*** DATASET RECORDS Section Begins ***
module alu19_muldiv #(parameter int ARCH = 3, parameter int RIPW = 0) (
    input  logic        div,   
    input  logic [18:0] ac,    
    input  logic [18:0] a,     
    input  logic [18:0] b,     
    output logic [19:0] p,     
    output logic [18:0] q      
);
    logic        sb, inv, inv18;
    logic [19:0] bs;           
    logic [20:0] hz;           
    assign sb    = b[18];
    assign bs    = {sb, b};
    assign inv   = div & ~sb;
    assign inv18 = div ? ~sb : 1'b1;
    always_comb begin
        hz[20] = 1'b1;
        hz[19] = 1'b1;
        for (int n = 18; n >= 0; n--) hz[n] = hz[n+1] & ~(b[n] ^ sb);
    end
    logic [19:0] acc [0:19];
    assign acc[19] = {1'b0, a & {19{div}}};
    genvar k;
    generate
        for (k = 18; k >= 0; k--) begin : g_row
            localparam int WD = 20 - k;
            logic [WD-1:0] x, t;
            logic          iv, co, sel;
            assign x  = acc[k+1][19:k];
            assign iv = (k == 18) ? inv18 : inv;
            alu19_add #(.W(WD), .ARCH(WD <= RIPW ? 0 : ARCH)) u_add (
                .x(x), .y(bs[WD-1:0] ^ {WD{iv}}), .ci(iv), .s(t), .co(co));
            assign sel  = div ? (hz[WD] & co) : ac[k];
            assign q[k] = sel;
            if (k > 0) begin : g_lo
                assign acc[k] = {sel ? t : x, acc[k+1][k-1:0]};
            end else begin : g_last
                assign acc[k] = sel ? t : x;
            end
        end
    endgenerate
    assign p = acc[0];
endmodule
What follows belongs to an exercise in optimizing a design on an open flow for small area, a short achievable clock period and few clock cycles per item; a production flow would make more cautious choices.
Only simulation tests tie the RTL to the original design; equivalence was not proved.

==> design/flow/design.v <==
package risc_constants;
    localparam int unsigned FN_W = 6;
    typedef logic [FN_W-1:0] alu_fn_t;
    localparam alu_fn_t alu_ADD    = 6'h00;
    localparam alu_fn_t alu_SUB    = 6'h01;
    localparam alu_fn_t alu_AND    = 6'h02;
    localparam alu_fn_t alu_OR     = 6'h03;
    localparam alu_fn_t alu_XOR    = 6'h04;
    localparam alu_fn_t alu_XNOR   = 6'h05;
    localparam alu_fn_t alu_A      = 6'h06;
    localparam alu_fn_t alu_SHL    = 6'h07;
    localparam alu_fn_t alu_SHR    = 6'h08;
    localparam alu_fn_t alu_SRA    = 6'h09;
    localparam alu_fn_t alu_CMPEQ  = 6'h0A;
    localparam alu_fn_t alu_CMPLT  = 6'h0B;
    localparam alu_fn_t alu_CMPLE  = 6'h0C;
    localparam alu_fn_t alu_MUL    = 6'h0D;
    localparam alu_fn_t alu_DIV    = 6'h0E;
    localparam alu_fn_t alu_CMPLTU = 6'h10;
    localparam alu_fn_t alu_REM    = 6'h11;
    typedef struct packed {
        logic div_zero;
        logic illegal_fn;
    } alu_flags_t;
endpackage
This is an optimization exercise on Yosys and OpenROAD, whose aim is small area, a short achievable clock period and few clock cycles per item, not a production implementation.
Where RTL was checked, it was by simulation tests only, not by an equivalence proof against the original.
The RTL of run 1 was laid out without a check of its function.
Power and IR drop assume default switching activity. The flow treats the clock pin as an ideal source, which a real chip does not have.

$ cat flow/constraint.sdc
create_clock -name core_clock -period 5.0 [get_ports {clk}]
set_input_delay 1.0000 -clock core_clock [delete_from_list [all_inputs] [get_ports {clk}]]
set_output_delay 1.0000 -clock core_clock [all_outputs]
set_load 0.01 [all_outputs]
$ cat flow/config.mk
export PLATFORM = sky130hd
export DESIGN_NAME = deque_top
export DESIGN_NICKNAME = deque_top
export VERILOG_FILES = /design/flow/design.v
export SDC_FILE = /design/flow/constraint.sdc
export NUM_CORES = 4
export LEC_CHECK = 0
export CAP_MARGIN = 20
export CORE_MARGIN = 2
export CORE_UTILIZATION = 40
export SETUP_SLACK_MARGIN = 2.8
export SLEW_MARGIN = 20
$ cat flow/standard.sh
#!/bin/bash
# synth_recipe.tcl (not shown) runs the flow's synth.tcl, then flattens the netlist and writes it again
# the make line also repeats each setting of config.mk as NAME=value (left out here)
make -C /OpenROAD-flow-scripts/flow DESIGN_CONFIG=/design/flow/config.mk WORK_HOME=/design/flow/orfs CLKGATE_MAP_FILE= SYNTH_SCRIPT=/design/flow/synth_recipe.tcl "${@:-finish}"
$ cat flow/design.v
package deq_pkg;
  localparam int DEF_CAPACITY   = 16;
  localparam int DEF_DATA_WIDTH = 32;
  localparam int VALUE_W        = 32;
  localparam int COUNT_W        = 5;
  typedef enum logic [1:0] {
    ACT_PUSH_FRONT = 2'd0,
    ACT_PUSH_BACK  = 2'd1,
    ACT_POP_FRONT  = 2'd2,
    ACT_POP_BACK   = 2'd3
  } action_t;
  typedef enum logic [1:0] {
    STAT_OK    = 2'd0,
    STAT_EMPTY = 2'd1,
    STAT_FULL  = 2'd2
  } status_t;
  typedef enum logic {
    ST_IDLE = 1'b0,
    ST_RESP = 1'b1
  } state_t;
  typedef struct packed {
    action_t              action;
    logic [VALUE_W-1:0]   data_in;
  } cmd_t;
  typedef struct packed {
    logic [VALUE_W-1:0]   popped_value;
    status_t              status;
    logic [COUNT_W-1:0]   entry_count;
    logic                 is_empty;
    logic [VALUE_W-1:0]   front_value;
    logic [VALUE_W-1:0]   back_value;
  } res_t;
endpackage
Source: an optimization exercise on an open RTL-to-GDS flow (aim: small area, a short achievable clock period and few clock cycles per item). Production flows keep margins and buffers that such runs may drop.
The RTL was checked by simulation tests, not by an equivalence proof against the original design.

Setup of v6:
## fme_halfpel_win
module fme_halfpel_win #(
  parameter int PIX_W = 8,
  parameter int REF_W = 16,
  parameter int REF_H = 16
) (
  input  logic                         clk,
  input  logic                         rst,
  input  logic                         start,
  input  logic [$clog2(REF_W)-1:0]     cx,
  input  logic [$clog2(REF_H)-1:0]     cy,
  output logic                         rd_en,
  output logic [$clog2(REF_W*REF_H)-1:0] rd_addr,
  input  logic [PIX_W-1:0]             rd_data,
  output logic                         busy,
  output logic                         done,
  output logic [9*PIX_W-1:0]           half
);
  localparam int HW = 15;    
  localparam int VW = 20;    
  localparam logic [4:0] W0  = 5'b0_000_0;
  localparam logic [4:0] W1  = 5'b0_001_0;
  localparam logic [4:0] WM4 = 5'b1_000_1;
  localparam logic [4:0] WM5 = 5'b1_001_1;
  localparam logic [4:0] W16 = 5'b0_010_0;
  localparam logic [4:0] W20 = 5'b0_010_1;
  localparam logic [4:0] W36 = 5'b0_100_1;
  function automatic logic [4:0] wt0(input logic [2:0] d, input logic [3:0] ctr);
    if (ctr == 4'd0 && d == 3'd0)       wt0 = W36;
    else if (ctr == 4'd1 && d == 3'd7)  wt0 = W16;
  ...
For scale: roughly 2200 cells after synthesis, roughly 350 flip-flops.
==> flow/config.mk <==
export PLATFORM = sky130hd
export DESIGN_NAME = fme_halfpel_win
export DESIGN_NICKNAME = fme_halfpel_win
export VERILOG_FILES = /design/flow/design.v
export SDC_FILE = /design/flow/constraint.sdc
export NUM_CORES = 4
export LEC_CHECK = 0
export ABC_AREA = 1
export CAP_MARGIN = 20
export CORE_MARGIN = 2
export CORE_UTILIZATION = 40
export CTS_CLUSTER_DIAMETER = 150
export CTS_CLUSTER_SIZE = 26
export SLEW_MARGIN = 20
==> flow/constraint.sdc <==
create_clock -name core_clock -period 9.5 [get_ports {clk}]
set_input_delay 1.9000 -clock core_clock [delete_from_list [all_inputs] [get_ports {clk}]]
set_output_delay 1.9000 -clock core_clock [all_outputs]
set_load 0.01 [all_outputs]
standard.sh (not shown) runs the stock make flow with config.mk's settings and CLKGATE_MAP_FILE= SYNTH_SCRIPT=/design/flow/synth_recipe.tcl, a recipe that flattens the netlist after the stock synthesis.
==> flow/flow/run.sh <==
#!/bin/bash
set -euo pipefail
MARGIN=6.1
bash standard.sh SETUP_SLACK_MARGIN=$MARGIN "BUFFER_PORTS_ARGS=-buffer_cell sky130_fd_sc_hd__buf_2" finish > orfs_make.log 2>&1
v6 ran to completion and came out clean on the timing, design-rule and antenna checks.
Testbench counts of v6, summed over its fixed seeds: cycles 17,279, items 384.
This design comes from an exercise in tuning for small area and a short achievable clock period on the open sky130 flow, not from production work.
Only simulation tests tie the RTL to the original design; equivalence was not proved.
No activity file was given, so power comes from the tool's default toggle rates.

[design/flow/run.sh]
#!/bin/bash
# synth_recipe.tcl (not shown) runs the flow's synth.tcl, then flattens the netlist and writes it again
# the make line also repeats each setting of config.mk as NAME=value (left out here)
make -C /OpenROAD-flow-scripts/flow DESIGN_CONFIG=/design/flow/config.mk WORK_HOME=/design/flow/orfs CLKGATE_MAP_FILE= SYNTH_SCRIPT=/design/flow/synth_recipe.tcl finish
[design/flow/config.mk]
export PLATFORM = sky130hd
export DESIGN_NAME = dmem_responder
export DESIGN_NICKNAME = dmem_responder
export VERILOG_FILES = /design/flow/design.v
export SDC_FILE = /design/flow/constraint.sdc
export NUM_CORES = 4
export LEC_CHECK = 0
export CAP_MARGIN = 20
export CORE_MARGIN = 2
export CORE_UTILIZATION = 40
export SLEW_MARGIN = 20
[design/flow/design.v]
package dmem_pkg;
  typedef enum logic [1:0] {
    IDLE = 2'd0,
    BUSY = 2'd1,
    RESP = 2'd2
  } state_e;
  localparam int DMEM_DEPTH = 64;
  localparam int CNT_W      = 4;
  function automatic logic misaligned(input logic [1:0] lsb);
    misaligned = (lsb != 2'b00);
  endfunction
endpackage
module dmem_array #(
  parameter int DEPTH = 64,
  parameter int AW    = $clog2(DEPTH)
) (
  input  logic          clk,
  input  logic          rst_n,
  input  logic          wr_en,
  input  logic          rd_en,
  input  logic [AW-1:0] idx,
  input  logic [31:0]   wdata,
  input  logic [3:0]    lane_en,
  output logic [31:0]   rdata
);
  logic [31:0] mem_r [DEPTH];
  logic [31:0] rdata_r;
  always_ff @(posedge clk) begin
    if (wr_en) begin
      for (int i = 0; i < 4; i++) begin
        if (lane_en[i]) begin
          mem_r[idx][8*i +: 8] <= wdata[8*i +: 8];
        end
      end
    end
  end
  always_ff @(posedge clk or negedge rst_n) begin
    if (!rst_n) begin
      rdata_r <= 32'h0000_0000;
    end else if (rd_en) begin
      rdata_r <= mem_r[idx];
    end
  end
  assign rdata = rdata_r;
endmodule
module dmem_responder #(
  parameter int WAIT_CYCLES = 1,
  parameter int DEPTH       = dmem_pkg::DMEM_DEPTH
) (
  input  logic        clk,
  input  logic        rst_n,
  input  logic        req,
  input  logic        we,
  input  logic [7:0]  addr,
  input  logic [31:0] wdata,
  input  logic [3:0]  be,
  output logic [31:0] rdata,
  output logic        ack,
  output logic        err
);
  localparam int AW     = $clog2(DEPTH);
  localparam int LOAD_I = (WAIT_CYCLES > 0) ? (WAIT_CYCLES - 1) : 0;
  localparam logic [dmem_pkg::CNT_W-1:0] CNT_LOAD = LOAD_I[dmem_pkg::CNT_W-1:0];
  dmem_pkg::state_e        state_r;
  dmem_pkg::state_e        state_s;
  logic [dmem_pkg::CNT_W-1:0] cnt_r, cnt_s;
  logic             capture_s, commit_s;
  logic             cap_we_r;
  logic [7:0]       cap_addr_r;
  logic [31:0]      cap_wdata_r;
  logic             ack_r, err_r;
  logic             fld_we_s;
  logic [7:0]       fld_addr_s;
  logic [31:0]      fld_wdata_s;
  logic [3:0]       lane_s;
  logic             mis_s;
  assign fld_we_s    = (state_r == dmem_pkg::IDLE) ? we    : cap_we_r;
  assign fld_addr_s  = (state_r == dmem_pkg::IDLE) ? addr  : cap_addr_r;
  assign fld_wdata_s = (state_r == dmem_pkg::IDLE) ? wdata : cap_wdata_r;
  assign mis_s       = dmem_pkg::misaligned(fld_addr_s[1:0]);
  logic [3:0] cap_be_r;
  always_ff @(posedge clk or negedge rst_n) begin
    if (!rst_n) begin
      cap_be_r <= 4'b0000;
    end else if (capture_s) begin
      cap_be_r <= be;
    end
  end
  assign lane_s = (state_r == dmem_pkg::IDLE) ? be : cap_be_r;
  always_comb begin
    state_s   = state_r;
    cnt_s     = cnt_r;
    capture_s = 1'b0;
    commit_s  = 1'b0;
    case (state_r)
      dmem_pkg::IDLE: begin
        if (req) begin
          capture_s = 1'b1;
          if (mis_s || (WAIT_CYCLES == 0)) begin
            state_s  = dmem_pkg::RESP;
            commit_s = 1'b1;
          end else begin
            state_s = dmem_pkg::BUSY;
            cnt_s   = CNT_LOAD;
          end
        end else begin
          state_s = dmem_pkg::IDLE;
        end
      end
      dmem_pkg::BUSY: begin
        if (cnt_r == {dmem_pkg::CNT_W{1'b0}}) begin
          state_s  = dmem_pkg::RESP;
          commit_s = 1'b1;
        end else begin
          cnt_s = cnt_r - {{(dmem_pkg::CNT_W-1){1'b0}}, 1'b1};
        end
      end
      dmem_pkg::RESP: begin
        state_s = dmem_pkg::IDLE;
      end
      default: begin
        state_s = dmem_pkg::IDLE;
        cnt_s   = {dmem_pkg::CNT_W{1'b0}};
      end
    endcase
  end
  always_ff @(posedge clk or negedge rst_n) begin
    if (!rst_n) begin
      state_r     <= dmem_pkg::IDLE;
      cnt_r       <= {dmem_pkg::CNT_W{1'b0}};
      cap_we_r    <= 1'b0;
      cap_addr_r  <= 8'h00;
      cap_wdata_r <= 32'h0000_0000;
      ack_r       <= 1'b0;
      err_r       <= 1'b0;
    end else begin
      state_r <= state_s;
      cnt_r   <= cnt_s;
      if (capture_s) begin
        cap_we_r    <= we;
        cap_addr_r  <= addr;
        cap_wdata_r <= wdata;
      end
      ack_r <= (state_r == dmem_pkg::RESP);
      err_r <= (state_r == dmem_pkg::RESP) && dmem_pkg::misaligned(cap_addr_r[1:0]);
    end
  end
  dmem_array #(.DEPTH(DEPTH), .AW(AW)) u_array (
    .clk    (clk),
    .rst_n  (rst_n),
    .wr_en  (commit_s && fld_we_s && !mis_s),
    .rd_en  (commit_s && !fld_we_s && !mis_s),
    .idx    (fld_addr_s[2 +: AW]),
    .wdata  (fld_wdata_s),
    .lane_en(lane_s),
    .rdata  (rdata)
  );
  assign ack = ack_r;
  assign err = err_r;
endmodule
[design/flow/constraint.sdc]
create_clock -name core_clock -period 5.0 [get_ports {clk}]
set_input_delay 1.0000 -clock core_clock [delete_from_list [all_inputs] [get_ports {clk}]]
set_output_delay 1.0000 -clock core_clock [all_outputs]
set_load 0.01 [all_outputs]
==> run summary <==
## worst paths after layout
| kind | end | cells past startpoint | slack [ns] |
|---|---|---|---|
| worst max-delay path | u_array.rdata_r[18] | 10 | 0.86 |
| worst min-delay path | cap_addr_r[0] | 1 | 0.05 |
| worst max register to register | u_array.rdata_r[18] | 10 | 0.86 |
| worst min register to register | cap_wdata_r[28] | 2 | 0.47 |
| max in group asynchronous | u_array.rdata_r[27] | 2 | 3.83 |
| min in group core_clock | cap_wdata_r[28] | 2 | 0.47 |
## layout by cell type, fill, tap and decap left out, drive strengths merged, types with 43 or more instances in the layout
cell type      instances
a31oi                 51
clkbuf               266
mux2i                533
o22ai                248
nor2                 177
clkdlybuf4s50         80
clkinv                97
a21oi                 55
buf                  549
dfrtp                 85
nor3                 155
edfxtp              2048
o21ai                343
a22o                  50
nand2                517
nand3                 55
a22oi                226
nand4                 43
## where the power goes
| part | leakage [nW] | switching (mW) | internal, mW | total, mW |
|---|---|---|---|---|
| Combinational | 10.6 | 12.1 | 4.98 | 17.1 |
| Clock | 3.33 | 6.82 | 8.87 | 15.7 |
| Sequential | 19.5 | 0.331 | 22.8 | 23.1 |
| Total | 33.4 | 19.2 | 36.6 | 55.9 |
## routing by layer
metal | up-vias | part of all wire (%) | GRT usage [%]
met3 | 566 | 9.7 | 4.19
met5 | - | 0.020 | 0
met2 | 2940 | 46 | 38.3
met1 | 26600 | 40 | 34.0
met4 | 8 | 4.0 | 9.48
li1 | 21600 | - | -
## per-stage QoR
stage / total power [mW] / utilization (%) / setup WS, ns
2_1_floorplan: 32.2 / - / 1.42
3_3_place_gp: 40.1 / 44.2 / 0.300
3_5_place_dp: 40.4 / 44.2 / 0.299
4_1_cts: 55.9 / 47.5 / 0.994
5_1_grt: 57.6 / 47.5 / 0.807
6_report: 55.9 / 47.6 / 0.856
## state kept, by name, summed over array words and instances (netlist names)
register         count
ack_r                1
cap_addr_r           8
cap_be_r             4
cap_wdata_r         32
cap_we_r             1
cnt_r                4
err_r                1
state_r              2
u_array.mem_r     2048
u_array.rdata_r     32
## cells by family (layout without fill, tap and decap cells)
group | count (synthesis) | after routing
fa+ha+maj | 1 | 1
buf+inv | 356 | 1028
other cells | 0 | 5
flops | 2133 | 2133
xor+xnor | 2 | 2
simple gates | 1018 | 1018
mux | 541 | 541
compound gates | 1157 | 1157
## layout make-up
| class | instances | area, µm² |
|---|---|---|
| fill | 17200 | 108000 |
| sequential | 2133 | 63600 |
| multi-input combinational | 2719 | 18000 |
| timing repair buffer | 629 | 5650 |
| clock buffer | 266 | 5610 |
| tap | 2688 | 3360 |
| clock inverter | 127 | 1210 |
| inverter | 6 | 22.5 |
| antenna | 5 | 12.5 |
## worst reg2reg max path: stages (launching register included)
cell       delay (ns)
dfrtp_1          0.56
o21ai_2          0.21
buf_4            0.29
and2_4           0.56
buf_12           0.29
buf_4            0.22
mux2i_1          0.25
o22ai_1          0.10
o31a_1           0.32
a2111oi_0        0.96
a41oi_1          0.21
==> impl_metrics.tcl <==
set metrics [dict create \
    place_congestion 0.860 \
    cts-root-buf "clkbuf_16" \
    critPathMostFrequentCell "buf_4" \
    drtPass1Iterations 6 \
    ys_seq_area_share_pct 76.9 \
    insertion_delay_ns 0.86 \
    dpl_cell_area_um2 90600 \
    critPathArrivalTime_ns 4.82 \
    yosys-top-cells-area "edfxtp_1 74%, mux2i_1 6.4%, dfrtp_1 2.6%" \
    wl_mm 262 \
    ctsHoldBuffers 0 \
    cts_setup_buffers 0 \
    grt_antenna_before_repair 10 \
    critical-path-top-delay-family "compound AO/OA/AOI/OAI gates" \
    slew_viol_final 0 \
    dieArea_um2 210000 \
    clk_pin_slew_worst_paths_ns 0.06 \
    grt_max_degree 67 \
    yosys_warnings 2 \
    synthFlopType "edfxtp_1" \
    port_buffers 81 \
    synth_top_family_by_area "compound AO/OA/AOI/OAI gates" \
    via_per_inst 6.03 \
    clock_skew_ns 0.0551 \
    grt_pass1_wl_mm 370 \
    core_area_um2 205000 \
    cp_slowest_cell "a2111oi_0" \
    clockBufferDepth 3 \
    tns_ns 0 \
    max_freq_mhz 241 \
    numCtsBuffers 210 \
    p_leak_nw 33.4 \
    first_global_vias 49700 \
    dp_hpwl_mm 161 \
    slew_headroom_pct 17.5 \
    synth.most_common_cell "edfxtp_1" \
    crit_fanout 19 \
    finalCriticalPeriod_ns 4.14 \
    synth-adder-area-share_pct 0.0151 \
    worst-setup-path-type "reg -> reg" \
    hold_viol_final 0 \
    worst_slew_pin_slew_ns 1.21 \
    synthXorXnorAreaFrac_pct 0.0212 \
    rsz0062_at_grt "false" \
    synth-seq-cells 2133 \
    slowest_delay_ns 0.96 \
    yosys.area.top_type "edfxtp_1" \
    grt_overflow 0 \
    reg2reg_from "state_r[1]" \
    final_cells 8573 \
    synth_cell_types 65 \
    synthMuxAreaShare_pct 6.56 \
    synth_edf_count 2048 \
    syn-mean-instance-area_um2 15.9 \
    peakVddDrop_mv 0.742 \
    core.rowCount 166 \
    path_buf_inv 3 \
    fp.dieH_um 459 \
    layout-drive-gt1-share_pct 16.3 \
    gr-usage-all-layers_pct 24.4 \
    pin_count 82 \
    netlist_area_um2 82700 \
    critical_path.endpoint_type "flop" \
    cts_tree "yes" \
    drc 0 \
    required_ns 5.68 \
    async_flop_share_pct 3.98 \
    synth_nets 5257 \
    drv_cap 0 \
    h-tree-depth 4 \
    finalSetupViolations 0 \
    netlist_top_cells_count "2048 x edfxtp_1, 532 x mux2i_1, 517 x nand2_1" \
    fin_nets 5748 \
    place_inst 8174 \
    postCtsResizedCells 0 \
    synth_top_area_share_pct 74.4 \
    clock_sinks 2133 \
    final_area_um2 97500 \
    netlist_instances 5208 \
    num_vias 51700 \
    area_growth_pct 17.8 \
    holdWs_ns 0.0519 \
    power-per-cell-area_nw_per_um2 573 \
    period_share_pct 82.9 \
    hp-class "in -> async" \
    critPathLaunchType "flop" \
    die_w_um 459 \
    status "finished clean" \
    start_util_pct 40.3 \
    crit_chain "o21ai_2, buf_4, and2_4, buf_12, buf_4, mux2i_1, o22ai_1, o31a_1, a2111oi_0, a41oi_1" \
    synth_compound_area_share_pct 9.23 \
    routedWlPerCell_um 30.5 \
    drtAntennaViolNets 0 \
    synthSimpleGateAreaFrac_pct 5.37 \
    drt_iter0_drc 7323 \
    startpoint "state_r[1]" \
]

[what the ideal ports hide]
In the flow no input, the clock included, has a driving cell. The finished layout below was timed again as built, in two steps.
Step 1 assumes that a clkbuf_16 drives the clock port and a buf_2 every other input.
Step 2 also shifts input and output timing later by t, the mid clock arrival at the registers, as if the neighbouring blocks saw the same clock.
a / b / c = ideal / step 1 / step 2; a / b = the first two.
t (ns): 0.920
setup WS [ns]: 0.856 / 0.856 / 0.163
worst hold slack (ns): 0.052 / -0.008 / 0.474
worst setup path after step 2: input to register
worst slew at a driven data input, ns: 0.09
After both steps this run still meets setup and hold. For this run, drivers alone change the setup slack by 0.000 ns; drivers and shift together by -0.693 ns.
*** DATASET RECORDS Section Ends ***
WORK ORDER: Across all the entries above, how many lines have the word "inverter" in them? Only the number, please.

TASK ANSWER: 2